Son empresarios aterrizados, al lado de otros licántropos, como Denis Hope, quien anunció hace algún tiempo que Lunar Embassy es la única agencia inmobiliaria que vende lotes en la luna. Declara haberlo hecho desde hace treinta años y recibir más de diez pedidos diarios en su oficina de Gardnerville, Nevada. En sus registros, casi 1600 millones de metros cuadrados ya tienen dueño. Se ampara en el artículo II del Tratado sobre el espacio ultraterrestre, donde se declara que el cosmos no es propiedad de ninguna nación.
Hasta ahora nadie le ha objetado sus peticiones desde la ONU, ni le han respondido ninguna de sus cartas, pero a juzgar por los títulos de propiedad que envía por correo a sus clientes, se creería que este lunateniente habla en serio, como Calígula. Tan en serio como el anuncio de que el proyecto Artemisa llevará la primera mujer a la luna, en el 2024, y que sería la persona número quince en pisarla. La promesa puede cumplirse en menos tiempo, después de saberse que en el polo sur del satélite hay agua y otros minerales para abastecer taxis espaciales a Marte, toda una flota ensamblada en una fábrica lunar.

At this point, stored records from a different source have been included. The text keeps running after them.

$ cat src/rtl/platform_collision_scanner_pkg.sv
// platform_collision_scanner_pkg: shared types and default platform layout for the collision scanner
package platform_collision_scanner_pkg;

    localparam int GAME_COORD_W = 11;

    typedef enum logic [1:0] {IDLE, CLAMP, SCAN, DONE} scan_state_t;

    typedef struct packed {
        logic                    en;
        logic [GAME_COORD_W-1:0] x;
        logic [GAME_COORD_W-1:0] y;
        logic [GAME_COORD_W-1:0] len;
    } plat_entry_t;

    localparam plat_entry_t P1  = '{1'b1, 11'd0,   11'd740, 11'd1023};
    localparam plat_entry_t P2  = '{1'b1, 11'd100, 11'd660, 11'd180};
    localparam plat_entry_t P3  = '{1'b1, 11'd400, 11'd660, 11'd160};
    localparam plat_entry_t P4  = '{1'b1, 11'd700, 11'd660, 11'd200};
    localparam plat_entry_t P5  = '{1'b1, 11'd40,  11'd580, 11'd120};
    localparam plat_entry_t P6  = '{1'b1, 11'd260, 11'd580, 11'd140};
    localparam plat_entry_t P7  = '{1'b1, 11'd520, 11'd580, 11'd140};
    localparam plat_entry_t P8  = '{1'b1, 11'd800, 11'd580, 11'd160};
    localparam plat_entry_t P9  = '{1'b1, 11'd150, 11'd500, 11'd200};
    localparam plat_entry_t P10 = '{1'b1, 11'd600, 11'd500, 11'd220};
    localparam plat_entry_t P11 = '{1'b1, 11'd0,   11'd420, 11'd140};
    localparam plat_entry_t P12 = '{1'b1, 11'd380, 11'd420, 11'd180};
    localparam plat_entry_t P13 = '{1'b1, 11'd860, 11'd420, 11'd163};
    localparam plat_entry_t P14 = '{1'b1, 11'd200, 11'd340, 11'd120};
    localparam plat_entry_t P15 = '{1'b1, 11'd640, 11'd340, 11'd140};
    localparam plat_entry_t P16 = '{1'b1, 11'd60,  11'd260, 11'd160};
    localparam plat_entry_t P17 = '{1'b1, 11'd420, 11'd260, 11'd200};
    localparam plat_entry_t P18 = '{1'b1, 11'd780, 11'd260, 11'd180};
    localparam plat_entry_t P19 = '{1'b1, 11'd300, 11'd180, 11'd400};

endpackage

En el fondo de los volcanes extintos y hacia los polos del astro existen, en teoría, trescientos millones de toneladas de hielo, mezcladas con regolito, uno de los minerales más comunes en ese suelo. Pero, ¿cómo se procesaría esa cantidad de material para extraer el uno por ciento que es agua? Se necesitarían cuadrillas de prisioneros que trabajaran, a cambio de rebaja de pena, en turnos constantes durante veinticuatro horas. Así la luna tendría, como pensó Hugh Thomas, si no la cárcel de más alta seguridad, una de las más productivas del Sistema Penal Solar.

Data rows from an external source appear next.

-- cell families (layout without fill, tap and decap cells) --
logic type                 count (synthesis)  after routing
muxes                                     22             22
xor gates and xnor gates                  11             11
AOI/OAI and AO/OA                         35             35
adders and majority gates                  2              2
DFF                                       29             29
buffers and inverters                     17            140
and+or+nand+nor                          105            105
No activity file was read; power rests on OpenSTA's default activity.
**config.mk**
```make
export PLATFORM = sky130hd
export DESIGN_NAME = block_sync_66
export DESIGN_NICKNAME = d
export VERILOG_FILES = /design/src/rtl/block_sync_pkg.sv /design/src/rtl/sat_counter_16.sv /design/src/rtl/block_sync_66.sv
export SDC_FILE = /design/constraint.sdc
export NUM_CORES = 1
export LEC_CHECK = 0
export BUFFER_PORTS_ARGS = -buffer_cell sky130_fd_sc_hd__buf_4
export CAP_MARGIN = 5
export CORE_ASPECT_RATIO = 1.1
export CORE_MARGIN = 4
export CORE_UTILIZATION = 53
export CTS_CLUSTER_DIAMETER = 50
export DETAILED_ROUTE_END_ITERATION = 12
export GPL_TIMING_DRIVEN = 0
export PLACE_DENSITY = 0.84
export SLEW_MARGIN = 15
export SYNTH_ARGS = -nofsm -noshare
export SYNTH_HDL_FRONTEND = slang
export SYNTH_SLANG_ARGS = --single-unit
```
**constraint.sdc**
```tcl
create_clock -name clk -period 5.6 [get_ports clk]
set_input_delay 0.28 -clock clk [delete_from_list [all_inputs] [get_ports clk]]
set_output_delay 0.28 -clock clk [all_outputs]
set_load 0.02 [all_outputs]
```
**src/rtl/block_sync_pkg.sv**
```systemverilog
// Shared types and constants for the 64b/66b block-lock stage.
// Header validity helper lives here so the bench-facing rules stay in one place.
package block_sync_pkg;

  typedef enum logic [1:0] {
    HUNT     = 2'd0,
    SLIPWAIT = 2'd1,
    LOCKED   = 2'd2
  } state_e;

  localparam logic [1:0] SH_DATA = 2'b01;
  localparam logic [1:0] SH_CTRL = 2'b10;

  localparam int VALID_CNT_D   = 64;
  localparam int WINDOW_D      = 64;
  localparam int INVALID_CNT_D = 16;
  localparam int SLIP_WAIT_D   = 4;

  function automatic logic sh_valid(
    input logic [1:0] hdr
  );
    return (hdr == SH_DATA) || (hdr == SH_CTRL);
  endfunction

endpackage

```
**src/rtl/sat_counter_16.sv**
```systemverilog
// 16-bit saturating event counter with synchronous clear.
// Holds at 16'hFFFF once reached; only i_clr brings it back to zero.
module sat_counter_16 (
  input  logic        clk,
  input  logic        i_clr,
  input  logic        i_en,
  output logic [15:0] o_cnt
);

  logic [15:0] r_cnt;

  always_ff @(posedge clk) begin
    if (i_clr)
      r_cnt <= 16'h0000;
    else if (i_en && (r_cnt != 16'hFFFF))
      r_cnt <= r_cnt + 16'h0001;
  end

  assign o_cnt = r_cnt;

endmodule

```
**src/rtl/block_sync_66.sv**
```systemverilog
// 64b/66b block-lock: hunts sync headers via gearbox bitslip, monitors lock.
// Define BLOCK_SYNC_STATS_EN to enable the saturating bad_hdr_cnt statistic.
module block_sync_66
  import block_sync_pkg::*;
#(
  parameter int VALID_CNT   = VALID_CNT_D,
  parameter int WINDOW      = WINDOW_D,
  parameter int INVALID_CNT = INVALID_CNT_D,
  parameter int SLIP_WAIT   = SLIP_WAIT_D
) (
  input  logic        clk,
  input  logic        sclr,
  input  logic [65:0] din,
  input  logic        din_valid,
  output logic        slip,
  output logic        block_lock,
  output logic [63:0] dout,
  output logic [1:0]  dout_hdr,
  output logic        dout_valid,
  output logic [15:0] bad_hdr_cnt
);

  localparam int MX = (VALID_CNT > WINDOW) ? VALID_CNT : WINDOW;
  localparam int CW = $clog2(MX) + 1;
  localparam logic [CW-1:0] ONE = {{(CW-1){1'b0}}, 1'b1};
  localparam logic [CW-1:0] ZERO = '0;

  state_e        r_state, w_nstate;
  logic [CW-1:0] r_sh_cnt, w_sh_nxt;
  logic [CW-1:0] r_win_cnt, w_win_nxt;
  logic [CW-1:0] r_inv_cnt, w_inv_nxt;
  logic [CW-1:0] r_wait_cnt, w_wait_nxt;
  logic          r_slip, w_slip_nxt;
  logic [63:0]   r_dout;
  logic [1:0]    r_hdr;
  logic          r_dv;

  logic          w_hv;
  logic [CW-1:0] w_sh_inc, w_win_inc, w_inv_inc, w_wait_inc;

  assign w_hv       = sh_valid(din[1:0]);
  assign w_sh_inc   = r_sh_cnt + ONE;
  assign w_win_inc  = r_win_cnt + ONE;
  assign w_inv_inc  = r_inv_cnt + {{(CW-1){1'b0}}, ~w_hv};
  assign w_wait_inc = r_wait_cnt + ONE;

  always_ff @(posedge clk) begin
    if (sclr) begin
      r_state    <= HUNT;
      r_sh_cnt   <= ZERO;
      r_win_cnt  <= ZERO;
      r_inv_cnt  <= ZERO;
      r_wait_cnt <= ZERO;
      r_slip     <= 1'b0;
    end else begin
      r_state    <= w_nstate;
      r_sh_cnt   <= w_sh_nxt;
      r_win_cnt  <= w_win_nxt;
      r_inv_cnt  <= w_inv_nxt;
      r_wait_cnt <= w_wait_nxt;
      r_slip     <= w_slip_nxt;
    end
  end

  always_comb begin
    w_nstate   = r_state;
    w_sh_nxt   = r_sh_cnt;
    w_win_nxt  = r_win_cnt;
    w_inv_nxt  = r_inv_cnt;
    w_wait_nxt = r_wait_cnt;
    w_slip_nxt = 1'b0;
    if (din_valid) begin
      unique case (r_state)
        HUNT: begin
          if (!w_hv) begin
            w_slip_nxt = 1'b1;
            w_sh_nxt   = ZERO;
            w_nstate   = SLIPWAIT;
          end else if (w_sh_inc == CW'(VALID_CNT)) begin
            w_sh_nxt = ZERO;
            w_nstate = LOCKED;
          end else begin
            w_sh_nxt = w_sh_inc;
          end
        end
        SLIPWAIT: begin
          if (w_wait_inc == CW'(SLIP_WAIT)) begin
            w_wait_nxt = ZERO;
            w_sh_nxt   = ZERO;
            w_nstate   = HUNT;
          end else begin
            w_wait_nxt = w_wait_inc;
          end
        end
        LOCKED: begin
          // Loss of lock wins over the window-end reset on the same word.
          if (w_inv_inc == CW'(INVALID_CNT)) begin
            w_slip_nxt = 1'b1;
            w_win_nxt  = ZERO;
            w_inv_nxt  = ZERO;
            w_nstate   = SLIPWAIT;
          end else if (w_win_inc == CW'(WINDOW)) begin
            w_win_nxt = ZERO;
            w_inv_nxt = ZERO;
          end else begin
            w_win_nxt = w_win_inc;
            w_inv_nxt = w_inv_inc;
          end
        end
        default: w_nstate = HUNT;
      endcase
    end
  end

  always_comb begin
    block_lock = (r_state == LOCKED);
    slip       = r_slip;
  end

  always_ff @(posedge clk) begin
    if (sclr) begin
      r_dout <= 64'h0;
      r_hdr  <= 2'b00;
      r_dv   <= 1'b0;
    end else begin
      r_dv <= din_valid & block_lock;
      if (din_valid) begin
        r_dout <= din[65:2];
        r_hdr  <= din[1:0];
      end
    end
  end

  assign dout       = r_dout;
  assign dout_hdr   = r_hdr;
  assign dout_valid = r_dv;

`ifdef BLOCK_SYNC_STATS_EN
  sat_counter_16 u_stats (
    .clk   (clk),
    .i_clr (sclr),
    .i_en  (din_valid & ~w_hv & (r_state != SLIPWAIT)),
    .o_cnt (bad_hdr_cnt)
  );
`else
  assign bad_hdr_cnt = 16'h0000;
`endif

endmodule

```
==> impl_metrics.ini <==
[timing]
slew_headroom_pct = 51.6
fin_crit_ns = 2.36
final_hold_viol_count = 0
min_period_over_period_pct = 42.2
finClkSkew_ns = 0.0148
rsz0062_at_grt = no
fmax_mhz = 423
final-setup-viol-count = 0
tns_ns = 0
worst_pin_slew_ns = 0.726
final_max_slew_viol_count = 0

[global_route]
grt_max_degree = 18
grt_pass1_wl_um = 17500
antenna_found_initial = 0
grtUsageTotal_pct = 23.5
grt_overflow = 0
grt_pass1_vias = 3827

[cells_and_area]
fin_nets = 690
n_antenna_cell = 0
fill_cells = 549
syn_to_final_growth_pct = 34.2
drive_gt1_share_pct = 29.1

[setup_path]
critPathRequiredTime_ns = 5.90
path_buf_inv = 2
cp_cell_sequence = buf_4, xor2_1, inv_1, ha_1, ha_1, nand3_1, nor3_1, a211o_2, nand3_4, or4b_1, a31oi_1
crit_top_cell = ha_1
slowest_stage = or4b_1
crit_arrival_ns = 2.66
startpoint = din[1]
r2r_start = r_inv_cnt[0]
worst-path-max-fanout = 10
path_delay_family = simple AND/OR/NAND/NOR gates
end_kind = flip-flop
cp-start-kind = primary input
path_class = in2reg
worst_path_largest_cell_delay_ns = 0.45

[logic_synthesis]
synth_edf_count = 0
synthDistinctLibCells = 49
ys_top_cells_by_area = dfxtp_1 (47%), mux2i_1 (16%), nor2_1 (8.6%)
synth_top_flop_cell = dfxtp_1
yosys_warnings = 0
syn-instance-count = 455
postSynthAreaPerCell_um2 = 9.16
synth-seq-cells = 98
synth_common_cells = dfxtp_1 (98), nor2_1 (96), mux2i_1 (67)
syn-cell-area_um2 = 4170
yosysSeqAreaShare_pct = 47.1
synth_top_cell_by_area = dfxtp_1
synth_top_area_share_pct = 47.1
async_reset_ff_share_pct = 0
synth_most_common_cell = dfxtp_1

[floorplanning]
row_count = 33
start_util_pct = 55.2
io_pins = 154
dieHeight_um = 101
coreArea_um2 = 7560
die_area_um2 = 9350
die_w_um = 92.6

[clock_tree]
cts_buffers = 9
clock_latency_ns = 0.36
post_cts_buffers = 0
clock-root-buffer = clkbuf_8
cts_tree = done
ctsHtreeMaxLevel = 3
cts_hold_buf = 0
clk_pin_slew_ns = 0.11
clock_sinks = 98
cts.path.max_buffers = 2
cts_resized = 0

[pwr]
swShare_pct = 26.7
p_clk_share_pct = 34.6
p_int_uw = 1090
p_sw_uw = 399
total_power_uw = 1490
combPwrFrac_pct = 15.5
p_leak_uw = 0.00263
p_per_area_nw_per_um2 = 267
p_seq_share_pct = 49.9
ir_drop_mv = 0.196

[detailed_routing]
drc = 0
first_iter_violations = 149
first_pass_iters = 4
routed_wl_um = 11100
detail_route.wl_per_cell_um = 15.2
dr_total_vias = 3773
vias_per_cell = 5.20
ant_nets = 0

[hold_path]
holdCritPathClass = in2reg
worstHoldStart = din[29]

[placed_design]
place.gp.congestion = 0.881
dp_hpwl_um = 8340
port_buffers = 135

[run_status]
status = complete, no violations

[run]
drv_cap = 0
final cells by class:
cell class / instances / area (um2) / area share (%)
Timing Repair Buffer: 135 / 1010 / 18.1
Buffer: 39 / 210 / 3.76
Multi-Input combinational cell: 329 / 2040 / 36.4
Clock buffer: 10 / 128 / 2.28
Sequential cell: 98 / 1960 / 35.1
Inverter: 4 / 15.0 / 0.268
Tap cell: 105 / 131 / 2.35
Clock inverter: 6 / 96.3 / 1.72
cell families after synthesis:
| logic type | share of synthesized area (%) |
|---|---|
| simple gates | 21.6 |
| flops | 47.1 |
| mux | 16.4 |
| compound gates | 6.69 |
| buf+inv | 5.40 |
| xor+xnor | 1.26 |
| fa+ha+maj | 1.50 |
| other cells | 0.0899 |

Las agencias que comercializan la luna como un destino turístico y de propiedad raíz no tardarán en elegir asesores como George Luckas o Steven Spielberg, para que diseñen un parque temático. En ese paisaje de cutis adolescente, el paseante hará una visita guiada por miles de cráteres. El tour completo en Moon Rover podría incluir recogida de rocas, lluvia de meteoritos (el casco es gratis), marcación de huella junto a la de Neill, cóctel Yuri Gagarin; sesión de aeróbicos con el clon de John Glenn, y su lema: “la edad no es asunto de gravedad”.
El lunes, día de la luna, se visitarán centros comerciales como el Galileo Plaza y el Julio Verne Shopping. En el cráter Laika habrá perros calientes. Se rifarán tarjetas de oxígeno prepago y boletas para el concierto de la banda Los Terrícolas.
Mientras en el cráter Meliés se podrá ver la película Cuarto Menguante, en el cráter Queens la colonia colombiana ofrecerá una serenata con Selenita Vargas.
No falta mucho para que el payaso de las hamburguesas pise la luna. Ese sí que será un gran paso. Luego vendrán los empresarios de conciertos a turbar el silencio; los industriales a agotar el silicio, el titanio y el selenio. Nuestro solitario satélite se poblará de mercaderes y burócratas. Hasta una licencia poética se tendrá que tramitar en la Cara Oscura, donde los chinos ya templaron carpa. Y los que tengan visa de residentes nos enviarán correos como el de X-504:
“Vecinos míos: el hijo de la Tierra en la Luna se marea,
la Luna se tambalea, se bambolea, se menea.
Yo no puedo sentirme como en mi casa en esta Luna.
Si no mandáis por mí, me arrojaré de cabeza”.